The announcement on Friday that 12 Russian intelligence figures were were being indicted for allegedly meddling in the 2016 U.S. election appeared to put President Trump in an awkward position, but it also provided an easy line of attack for his allies. Why was Mueller — the man Democrats would have you believe is a longtime Republican carrying out his investigation quietly and apolitically — releasing this information just three days before Trump’s meeting with Putin?
Deputy Attorney General Rod Rosenstein, who oversees the Mueller probe, insisted on Friday that the timing was “a function of the collection of the facts, the evidence, and the law and a determination that it was sufficient to present the indictment at this time.” But many found that unconvincing.
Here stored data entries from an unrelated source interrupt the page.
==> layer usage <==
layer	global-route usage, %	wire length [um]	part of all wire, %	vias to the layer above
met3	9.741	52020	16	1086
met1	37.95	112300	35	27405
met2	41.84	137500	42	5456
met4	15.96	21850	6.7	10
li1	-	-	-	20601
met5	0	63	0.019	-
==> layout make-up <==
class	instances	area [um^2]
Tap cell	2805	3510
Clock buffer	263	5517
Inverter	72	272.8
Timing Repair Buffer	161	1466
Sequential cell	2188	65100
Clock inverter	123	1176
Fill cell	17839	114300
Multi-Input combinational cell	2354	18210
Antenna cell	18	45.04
What follows belongs to an exercise in optimizing a design on an open flow for small area, a short achievable clock period and few clock cycles; a production flow would make more cautious choices.
Function was checked by simulation only, so behaviour that the tests miss may differ from the original.
Power and IR drop assume default switching activity.

===== design/flow/design.v =====
module bod_framer #(
    parameter FB_CAP    = 64,       
    parameter MAX_FRAME = 80,       
    parameter [7:0] DATA_TERM = 8'h03
) (
    input  wire       clk,
    input  wire       rst,
    input  wire       cp_req_valid,
    output wire       cp_req_ready,
    input  wire [7:0] cp_req_data,
    output wire       cp_rsp_valid,
    input  wire       cp_rsp_ready,
    output wire [7:0] cp_rsp_data
);
    localparam AW = $clog2(FB_CAP);
    localparam DB = MAX_FRAME - 1;       
    localparam [7:0] OP_ENC = 8'h20, OP_DEC = 8'h21, OP_FBPUSH = 8'h30,
                     OP_VALIDATE = 8'h31, OP_FBCLEAR = 8'h32, OP_BVAL = 8'h40,
                     OP_BDATA = 8'h41, OP_STAT = 8'h60;
    localparam [7:0] ST_OK = 8'h00, ST_NEED = 8'h01, ST_CSUM = 8'h02,
                     ST_FULL = 8'h05, ST_TOO_LONG = 8'h06, ST_BAD_DIGIT = 8'h07,
                     ST_NONCANON = 8'h08, ST_ILLEGAL = 8'h0F;
    localparam [7:0] STX = 8'h02, ETX = 8'h03;
    localparam [2:0] S_OPC = 3'd0, S_OPND = 3'd1, S_LEN = 3'd2, S_DATA = 3'd3,
                     S_WAITV = 3'd4, S_RESP = 3'd5;
    localparam [2:0] C_ENC = 3'd0, C_DEC = 3'd1, C_PUSH = 3'd2, C_VAL = 3'd3,
                     C_BVAL = 3'd4, C_BDATA = 3'd5, C_STAT = 3'd6, C_ONE = 3'd7;
    reg [2:0]  state;
    reg [2:0]  cls;
    reg        ready_r, valid_r;
    reg [7:0]  out_q;            
    reg [7:0]  cnt;              
    reg [6:0]  ptr;              
    reg [3:0]  idx;              
    reg        err;              
    reg [7:0]  r1, r2;           
    reg [7:0]    fbuf [0:FB_CAP-1];
    reg [AW-1:0] fb_head;
    reg [AW:0]   fb_len;
    reg [15:0]   cerr;
    reg [7:0] dbuf [0:DB-1];
    reg          sc_found;       
    reg          sc_stx;         
    reg          sc_apend;       
    reg [AW:0]   sc_off;         
    reg [AW-1:0] sc_ptr;         
    reg [AW-1:0] sc_s;           
    reg [6:0]    sc_flen;        
    reg [7:0]    sc_x;           
    reg [7:0]    sc_prev;        
    reg [7:0]    sc_a;           
    assign cp_req_ready = ready_r & ~rst;
    assign cp_rsp_valid = valid_r & ~rst;
    assign cp_rsp_data  = out_q;
    wire req_fire = cp_req_valid & ready_r;
    wire rsp_fire = cp_rsp_ready & valid_r;
    wire [7:0] din = cp_req_data;
    wire [7:0] w3 = dbuf[0], w2 = dbuf[1], w1 = dbuf[2], w0 = dbuf[3];
    wire [7:0] enc0 = {1'b0, {3{w3[7]}}, w3[7:4]} + 8'd32;
    wire [7:0] enc1 = {1'b0, w3[3:0], w2[7:5]} + 8'd32;
    wire [7:0] enc2 = {1'b0, w2[4:0], w1[7:6]} + 8'd32;
    wire [7:0] enc3 = {1'b0, w1[5:0], w0[7]} + 8'd32;
    wire [7:0] enc4 = {1'b0, w0[6:0]} + 8'd32;
    wire [7:0] bval_k = (enc0 ^ enc1 ^ enc2 ^ enc3 ^ enc4) | 8'h80;
    function digit_ok(input [7:0] d);
        digit_ok = (d >= 8'd32) && (d <= 8'd159);
    endfunction
    wire [6:0] g0 = dbuf[0][6:0] - 7'd32;
    wire [6:0] g1 = dbuf[1][6:0] - 7'd32;
    wire [6:0] g2 = dbuf[2][6:0] - 7'd32;
    wire [6:0] g3 = dbuf[3][6:0] - 7'd32;
    wire [6:0] g4 = dbuf[4][6:0] - 7'd32;
    wire [31:0] dec_val = {g0[3:0], g1, g2, g3, g4};
    wire dec_bad = !(digit_ok(dbuf[0]) && digit_ok(dbuf[1]) && digit_ok(dbuf[2]) &&
                     digit_ok(dbuf[3]) && digit_ok(din));
    wire [6:0] dg0 = dbuf[0][6:0] - 7'd32;
    wire dec_canon = (dg0[6:3] == 4'b0000) || (dg0[6:3] == 4'b1111);
    wire rd_rsp = (state == S_RESP) && (cls == C_VAL) && !err && (idx >= 4'd4);
    wire [AW-1:0] rd_addr = rd_rsp ? ptr[AW-1:0] : sc_ptr;
    wire [7:0] rd_b = fbuf[rd_addr];
    wire sc_idle = sc_found || (sc_off == fb_len);
    wire val_go = sc_idle && ((state == S_OPC && req_fire && din == OP_VALIDATE) ||
                              state == S_WAITV);
    wire sc_step = !sc_found && (sc_off != fb_len) && !rd_rsp;
    wire [7:0] sc_kc = sc_apend ? 8'h80 : ((sc_x ^ sc_prev) | 8'h80);
    wire sc_ok = (sc_kc == sc_prev);
    wire [AW-1:0] fb_tail = fb_head + fb_len[AW-1:0];
    wire fb_full = fb_len[AW];
    reg [7:0] nxt;
    always @(*) begin
        nxt = 8'h00;
        case (cls)
        C_ENC: case (idx)
            4'd0: nxt = enc0;
            4'd1: nxt = enc1;
            4'd2: nxt = enc2;
            4'd3: nxt = enc3;
            default: nxt = enc4;
            endcase
        C_DEC: if (!err) case (idx)
            4'd0: nxt = dec_val[31:24];
            4'd1: nxt = dec_val[23:16];
            4'd2: nxt = dec_val[15:8];
            default: nxt = dec_val[7:0];
            endcase
        C_PUSH: nxt = {1'b0, ptr};
        C_VAL: if (idx >= 4'd4) nxt = rd_b;
            else case (idx)
            4'd0: nxt = r1;
            4'd1: nxt = err ? r2 : ((r1 < 8'd10) ? 8'hFF : 8'h00);
            4'd2: nxt = r1 - 8'd10;
            default: nxt = r2;
            endcase
        C_BVAL: case (idx)
            4'd0: nxt = 8'h08;
            4'd1: nxt = STX;
            4'd2: nxt = enc0;
            4'd3: nxt = enc1;
            4'd4: nxt = enc2;
            4'd5: nxt = enc3;
            4'd6: nxt = enc4;
            4'd7: nxt = bval_k;
            default: nxt = ETX;
            endcase
        C_BDATA: if (idx == 4'd0) nxt = {1'b0, ptr} + 8'd1;
            else if (cnt == 8'd1) nxt = DATA_TERM;
            else nxt = dbuf[ptr];
        C_STAT: case (idx)
            4'd0: nxt = {1'b0, fb_len};
            4'd1: nxt = cerr[15:8];
            4'd2: nxt = cerr[7:0];
            default: nxt = 8'h00;
            endcase
        default: nxt = 8'h00;
        endcase
    end
    always @(posedge clk) begin
        if (req_fire && state == S_DATA && cls == C_PUSH && !fb_full)
            fbuf[fb_tail] <= din;
        if (req_fire && (state == S_OPND || (state == S_DATA && cls == C_BDATA && !err)))
            dbuf[ptr] <= din;
    end
    always @(posedge clk) begin
        if (rst) begin
            state    <= S_OPC;
            ready_r  <= 1'b1;
            valid_r  <= 1'b0;
            fb_head  <= {AW{1'b0}};
            fb_len   <= {(AW+1){1'b0}};
            cerr     <= 16'd0;
            sc_found <= 1'b0;
            sc_stx   <= 1'b0;
            sc_apend <= 1'b0;
            sc_off   <= {(AW+1){1'b0}};
            sc_ptr   <= {AW{1'b0}};
        end else begin
            if (sc_step) begin
                sc_off <= sc_off + 1'b1;
                sc_ptr <= sc_ptr + 1'b1;
                sc_flen <= sc_flen + 7'd1;
                if (!(rd_b == ETX && sc_stx)) sc_prev <= rd_b;
                if (rd_b == STX) begin
                    sc_stx <= 1'b1;
                    sc_apend <= 1'b1;
                    sc_s <= sc_ptr;
                    sc_flen <= 7'd1;
                    sc_x <= 8'd0;
                end else if (rd_b == ETX && sc_stx) begin
                    sc_found <= 1'b1;
                end else begin
                    sc_x <= sc_x ^ rd_b;
                    if (sc_apend) begin
                        sc_a <= rd_b;
                        sc_apend <= 1'b0;
                    end
                end
            end
            case (state)
            S_OPC: if (req_fire) begin
                ptr <= 7'd0;
                idx <= 4'd0;
                case (din)
                OP_ENC, OP_BVAL: begin
                    cls <= (din == OP_ENC) ? C_ENC : C_BVAL;
                    cnt <= 8'd4;
                    state <= S_OPND;
                end
                OP_DEC: begin
                    cls <= C_DEC;
                    cnt <= 8'd5;
                    state <= S_OPND;
                end
                OP_FBPUSH, OP_BDATA: begin
                    cls <= (din == OP_FBPUSH) ? C_PUSH : C_BDATA;
                    state <= S_LEN;
                end
                OP_VALIDATE: begin
                    cls <= C_VAL;
                    ready_r <= 1'b0;
                    state <= S_WAITV;
                end
                OP_STAT: begin
                    cls <= C_STAT;
                    ready_r <= 1'b0;
                    valid_r <= 1'b1;
                    out_q <= ST_OK;
                    cnt <= 8'd5;
                    state <= S_RESP;
                end
                default: begin   
                    cls <= C_ONE;
                    ready_r <= 1'b0;
                    valid_r <= 1'b1;
                    out_q <= (din == OP_FBCLEAR) ? ST_OK : ST_ILLEGAL;
                    cnt <= 8'd0;
                    state <= S_RESP;
                    if (din == OP_FBCLEAR) begin
                        fb_len <= {(AW+1){1'b0}};
                        sc_found <= 1'b0;
                        sc_stx <= 1'b0;
                        sc_apend <= 1'b0;
                        sc_off <= {(AW+1){1'b0}};
                        sc_ptr <= fb_head;
                    end
                end
                endcase
            end
            S_OPND: if (req_fire) begin
                ptr <= ptr + 7'd1;
                cnt <= cnt - 8'd1;
                if (cnt == 8'd1) begin
                    ready_r <= 1'b0;
                    valid_r <= 1'b1;
                    state <= S_RESP;
                    case (cls)
                    C_DEC: begin
                        err <= dec_bad;
                        out_q <= dec_bad ? ST_BAD_DIGIT : (dec_canon ? ST_OK : ST_NONCANON);
                        cnt <= 8'd4;
                    end
                    C_ENC: begin out_q <= ST_OK; cnt <= 8'd5; end
                    default: begin out_q <= ST_OK; cnt <= 8'd9; end
                    endcase
                end
            end
            S_LEN: if (req_fire) begin
                cnt <= din;
                err <= (cls == C_BDATA) && (din >= MAX_FRAME);
                if (din == 8'd0) begin
                    ready_r <= 1'b0;
                    valid_r <= 1'b1;
                    out_q <= ST_OK;
                    cnt <= (cls == C_PUSH) ? 8'd1 : 8'd2;
                    state <= S_RESP;
                end else
                    state <= S_DATA;
            end
            S_DATA: if (req_fire) begin
                cnt <= cnt - 8'd1;
                if (cls == C_PUSH) begin
                    if (fb_full) err <= 1'b1;
                    else begin
                        fb_len <= fb_len + 1'b1;
                        ptr <= ptr + 7'd1;
                    end
                end else if (!err)
                    ptr <= ptr + 7'd1;
                if (cnt == 8'd1) begin
                    ready_r <= 1'b0;
                    valid_r <= 1'b1;
                    state <= S_RESP;
                    if (cls == C_PUSH) begin
                        out_q <= (err || fb_full) ? ST_FULL : ST_OK;
                        cnt <= 8'd1;
                    end else begin
                        out_q <= err ? ST_TOO_LONG : ST_OK;
                        cnt <= err ? 8'd0 : {1'b0, ptr} + 8'd3;
                    end
                end
            end
            S_RESP: if (rsp_fire) begin
                if (cnt == 8'd0) begin
                    valid_r <= 1'b0;
                    ready_r <= 1'b1;
                    state <= S_OPC;
                end else begin
                    out_q <= nxt;
                    cnt <= cnt - 8'd1;
                    if (idx != 4'd15) idx <= idx + 4'd1;
                    if ((cls == C_VAL && idx >= 4'd4) || (cls == C_BDATA && idx != 4'd0))
                        ptr <= ptr + 7'd1;
                    else if (cls == C_BDATA)
                        ptr <= 7'd0;
                end
            end
            S_WAITV: ;
            default: state <= S_OPC;
            endcase
            if (val_go) begin
                valid_r <= 1'b1;
                state <= S_RESP;
                if (sc_found) begin
                    fb_head <= sc_ptr;
                    fb_len <= fb_len - sc_off;
                    sc_found <= 1'b0;
                    sc_stx <= 1'b0;
                    sc_apend <= 1'b0;
                    sc_off <= {(AW+1){1'b0}};
                    ptr <= {1'b0, sc_s};
                    err <= !sc_ok;
                    if (sc_ok) begin
                        out_q <= ST_OK;
                        cnt <= {1'b0, sc_flen} + 8'd4;
                        r1 <= sc_a;
                        r2 <= {1'b0, sc_flen};
                    end else begin
                        out_q <= ST_CSUM;
                        cnt <= 8'd2;
                        r1 <= sc_kc;
                        r2 <= sc_prev;
                        if (cerr != 16'hFFFF) cerr <= cerr + 16'd1;
                    end
                end else begin
                    out_q <= ST_NEED;
                    cnt <= 8'd0;
                end
            end
        end
    end
endmodule

===== design/flow/run.sh =====
#!/bin/bash
# synth_recipe.tcl (not shown) runs the flow's synth.tcl, then flattens the netlist and writes it again
# the make line also repeats each setting of config.mk as NAME=value (left out here)
make -C /OpenROAD-flow-scripts/flow DESIGN_CONFIG=/design/flow/config.mk WORK_HOME=/design/flow/orfs CLKGATE_MAP_FILE= SYNTH_SCRIPT=/design/flow/synth_recipe.tcl finish

===== design/flow/config.mk =====
export PLATFORM = sky130hd
export DESIGN_NAME = bod_framer
export DESIGN_NICKNAME = bod_framer
export VERILOG_FILES = /design/flow/design.v
export SDC_FILE = /design/flow/constraint.sdc
export NUM_CORES = 4
export LEC_CHECK = 0
export CAP_MARGIN = 20
export CORE_MARGIN = 2
export CORE_UTILIZATION = 40
export SLEW_MARGIN = 20

===== design/flow/constraint.sdc =====
create_clock -name core_clock -period 10.0 [get_ports {clk}]
set_input_delay 2.0000 -clock core_clock [delete_from_list [all_inputs] [get_ports {clk}]]
set_output_delay 2.0000 -clock core_clock [all_outputs]
set_load 0.01 [all_outputs]

==> impl_metrics.csv, run 1 <==
group,metric,value,unit
outcome,outcome,"complete, no violations",
clocking,ctsResizeCount,0,
setup_path,startpoint_type,"register",
logic_synthesis,syn_inst,3712,
placement,place_area,58600,um^2
cells_and_area,fin_area,62900,um^2
routing,drc,0,
sta,slew-limit-headroom,0.242,
sta,layout_setup_ws,3.01,ns
placement,dp_hpwl,108,mm
placement,dp_cells,5462,
global_route,first_global_vias,33300,
global_route,grt_first_pass_wirelength,242,mm
sta,max_clock_freq,143,MHz
sta,setup_violations,0,
logic_synthesis,ys_types,97,
logic_synthesis,synthArstFlopShare,0,
floorplan,num_rows,137,
placement,globalplace.congestion,0.967,
min_path,hold_path_class,"reg2reg",
logic_synthesis,syn_area,56400,um^2
cells_and_area,antenna_cells,0,
global_route,grt-busiest-layer,"met2",
setup_path,timing.critical_path.arrival,7.43,ns
run,max_cap_viol_count,0,
sta,setup_tns,0,ns
setup_path,endpoint_kind,"register",
global_route,antenna_found_initial,1,
clocking,htree_num_levels,4,
power_and_ir_drop,ir_drop,0.188,mV
global_route,grt_max_degree,146,
global_route,use_met2,0.359,
routing,routed_wl,168,mm
power_and_ir_drop,power.density,222,nW/um^2
clocking,clk_pin_slew_worst_paths,0.06,ns
clocking,cts_tree,"yes",
sta,rsz0062_at_grt,"no",
logic_synthesis,yosysSeqAreaShare,0.678,
routing,ant_nets,0,
clocking,cts_hold_buf,0,
cells_and_area,nFillCells,12200,
placement,port-buffer-count,21,
cells_and_area,final_nets,3769,
sta,slew_violations,0,
sta,min_period_over_period,0.699,
logic_synthesis,synth_ff_type,"edfxtp_1",
cells_and_area,synthToLayoutAreaGrowth,11.6,%
floorplan,fp.dieW,379,um
clocking,insertion_delay,0.78,ns
logic_synthesis,synth_edf_count,1235,
routing,vias_per_cell,6.11,
floorplan,ioPinCount,22,
cells_and_area,drive_gt1_frac,0.150,
global_route,grt_overflow,0,
routing,wl_per_cell,29.4,um
logic_synthesis,syn_area_per_cell,15.2,um^2
floorplan,core_area,140000,um^2
sta,post-route-min-period,6.99,ns
power_and_ir_drop,finalPower,14.0,mW
global_route,grt_util_met1,0.329,
floorplan,dieHeight,379,um
floorplan,start_util,0.404,
logic_synthesis,synth-seq-cells,1292,
floorplan,dieArea,144000,um^2
clocking,clk_path_buf_depth,3,
clocking,clock_tree.root_cell,"clkbuf_16",
cells_and_area,regArea,38200,um^2
clocking,cts_setup_buffers,0,
sta,hold_viol_final,0,
clocking,numClockSinks,1292,
routing,vias,34800,
clocking,numCtsBuffers,132,
sta,tightest_slew,1.13,ns
global_route,grtUsageMet3,0.0365,
routing,first_pass_iters,7,
setup_path,critPathKind,"reg2reg",
setup_path,crit_required,10.45,ns
cells_and_area,multi_input_area,16900,um^2
power_and_ir_drop,leakage,19.6,nW
global_route,grtUsageTotal,0.232,
logic_synthesis,yosys_warnings,1,
routing,drtIter0Drc,4408,
placement,pre_cts_ws,3.19,ns
sta,clock-skew-final,0.0199,ns
cells_and_area,final_cell_count_no_fill,5700,
setup_path,cp_max_fo,35,
## layer usage
metal	share of wire	routed length, um	up-vias
met1	0.42	69600	18000
met4	0.040	6620	2
met3	0.081	13500	319
li1	-	-	14800
met5	0.000042	7	-
met2	0.46	77700	1711
## kinds of logic (layout without fill, tap and decap cells)
family | count (synthesis) | after routing | share of synthesized area
compound gates | 704 | 704 | 0.0873
flops | 1292 | 1292 | 0.678
buf+inv | 287 | 399 | 0.0232
simple gates | 985 | 985 | 0.0863
xor+xnor | 110 | 110 | 0.0171
mux | 297 | 297 | 0.0996
fa+ha+maj | 37 | 37 | 0.00848
## power by group
part	switching, mW	total (mW)	internal, mW
sequential	0.145	6.17	6.03
combinational	1.69	2.85	1.16
clock	2.12	4.97	2.85
total	3.96	14.0	10.0
## worst paths after layout
path	from	slack (ns)	endpoint	depth (start not counted)
hold / removal	fb_head[4]	0.48	fb_head[4]	2
setup reg to reg	idx[2]	3.01	sc_prev[2]	13
setup / recovery	idx[2]	3.01	sc_prev[2]	13
hold reg to reg	fb_head[4]	0.48	fb_head[4]	2
## layout make-up
cell class,count,area share
Sequential cell,1292,0.608
Multi-Input combinational cell,2133,0.269
Clock buffer,170,0.0554
Tap cell,1876,0.0373
Timing Repair Buffer,117,0.0151
Clock inverter,68,0.0132
Inverter,44,0.00262
## metrics by stage
step | hold slack, ns | util
2_1_floorplan | 0.421 | -
5_1_grt | 0.499 | 0.450
6_report | 0.478 | 0.450
3_3_place_gp | 0.464 | 0.419
4_1_cts | 0.478 | 0.450
3_5_place_dp | 0.470 | 0.419
## cells in the mapped netlist (all sizes together) (17+ instances only)
cell | n | area (um^2)
edfxtp | 1235 | 37100
nor2 | 286 | 1080
nand2 | 271 | 1020
mux4 | 208 | 4680
clkbuf | 136 | 510
a211oi | 134 | 1010
and3 | 127 | 795
o21ai | 111 | 556
buf | 107 | 629
a21oi | 105 | 526
nand3 | 81 | 405
xnor2 | 65 | 569
mux2i | 59 | 591
dfxtp | 57 | 1140
a31oi | 49 | 307
xor2 | 45 | 394
inv | 44 | 165
o22ai | 40 | 250
ha | 35 | 438
nor3 | 35 | 191
nand4 | 34 | 213
mux2 | 30 | 338
o221ai | 25 | 219
o31ai | 22 | 184
a21boi | 21 | 158
nor4 | 21 | 168
nand2b | 20 | 125
a211o | 19 | 166
nor2b | 18 | 113
or3 | 18 | 113
a222oi | 17 | 170
a22oi | 17 | 128
a311oi | 17 | 149
## layout by cell type, fill, tap and decap left out, types with 12 or more instances in the layout
master	Yosys	routed
nand3_1	81	81
clkdlybuf4s50_1	0	12
mux2_2	30	30
clkinv_1	0	25
a31oi_1	49	49
ha_1	35	35
xor2_1	45	45
o21ai_0	107	107
nand4_1	34	34
clkbuf_16	0	133
nor3_1	33	31
o22ai_1	40	40
a311oi_1	17	17
a21oi_1	105	105
o31ai_1	20	20
clkbuf_1	136	35
nor4_1	18	18
mux2i_1	59	58
nor3b_1	15	14
a221oi_1	16	16
a22oi_1	17	17
o211ai_1	16	16
nand2_1	269	269
nor2_1	284	284
edfxtp_1	1235	1235
a21boi_0	20	20
or3_1	18	18
mux4_2	208	208
o221ai_1	25	25
buf_4	21	99
bufinv_16	0	14
dfxtp_1	57	53
inv_1	42	42
a211oi_1	134	134
nor2b_1	18	18
a222oi_1	17	17
nand2b_1	20	20
a211o_1	19	19
xnor2_1	65	65
and3_1	127	127
## state kept, by name, summed over array words and instances (netlist names), 4 cells and up, named ones only
name / flops
dbuf: 640
sc_prev: 8
fbuf: 512
sc_off: 7
ptr: 7
sc_a: 8
r2: 8
cerr: 16
idx: 4
sc_s: 6
out_q: 8
sc_flen: 7
sc_ptr: 6
cnt: 8
sc_x: 7
fb_head: 6
fb_len: 7
r1: 8
## critical path: stages, from the launching register on
cell and delay (ns):
edfxtp_1 0.95, o21bai_2 0.50, o31a_1 0.42, buf_4 0.23, nor2_4 0.63, buf_4 0.60, buf_4 0.43, mux2i_1 0.22
a211oi_1 0.09, a2111oi_0 0.55, nand4_1 0.59, or3_1 0.64, nor3b_1 0.39, a21oi_1 0.33
Testbench counts, summed over its fixed seeds: cycles 183,195.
“It’s a big ‘eff you’ from Mueller,” one White House official groused to Politico, speculating that the pre-summit release by Mueller “wasn’t an accident.”
On Fox News, Trump’s pal Sean Hannity deemed Mueller’s timing “suspect.”
The Russian Foreign Ministry used the same angle in its response, saying, “The goal of this ‘information attack’ is obviously to spoil the atmosphere prior to the Russian-American summit.”
Now it looks like those complaining about the timing should have checked with Trump first. On Tuesday night Bloomberg reported that the president wanted the indictments to be released before the summit:
President Donald Trump gave the go-ahead to announce new Russian election-hacking indictments before his meeting with Vladimir Putin rather than after — in the hopes it would strengthen his hand in the talks, according to accounts from people familiar with the decision.
In the hours after Trump’s disastrous summit with Putin, White House officials gave the Washington Post conflicting accounts of Trump’s take on the indictments. One officials said Trump spent the weekend “growling” about the possibility that they would hurt him politically, while another said he was in favor of the release because he wanted to discuss the matter with Putin privately. The report suggested Trump had been prepped to take a tough posture toward the Russian leader, then decided to go rogue at the summit.
Bloomberg was the first to report that Trump actually had a say in when Mueller’s latest findings would come out (though presumably, never wasn’t an option):
Deputy Attorney General Rod Rosenstein went to Trump last week and offered him the choice: before or after the Putin summit on Monday in Helsinki? Trump chose before, ultimately putting the issue into the spotlight just 72 hours before the high-stakes meeting, the people said.
CNN reported that Rosenstein briefed Trump on July 9, before he departed for his European trip, and while the timing was discussed, they made no decisions. “After consultations between Trump and top White House officials, the White House later told Justice not to hold off in announcing the indictment,” CNN said.
While the point was overshadowed by the substance of the indictments (and Trump lobbing attacks at the British prime minister during his U.K. trip), Rosenstein said during Friday’s press conference that he’d briefed Trump earlier in the week, and “the president is fully aware of the department’s actions.”
Bloomberg said Rosenstein “invoked an exception on national security grounds” that allowed him to brief Trump about ongoing grand jury proceedings in an investigation involving his campaign.
“Obviously, it was important for the president to know what information we’ve uncovered because he’s got to make very important decisions for the country. So, he needs to understand what evidence we have for election interference,” Rosenstein said on Friday.
When asked if Trump supported releasing the indictments, Rosenstein replied, “I’ll let the president speak for himself.”
Of course, Trump never got around to clarifying that Mueller didn’t sneak attack him in a shameless, partisan effort to derail his summit with Putin.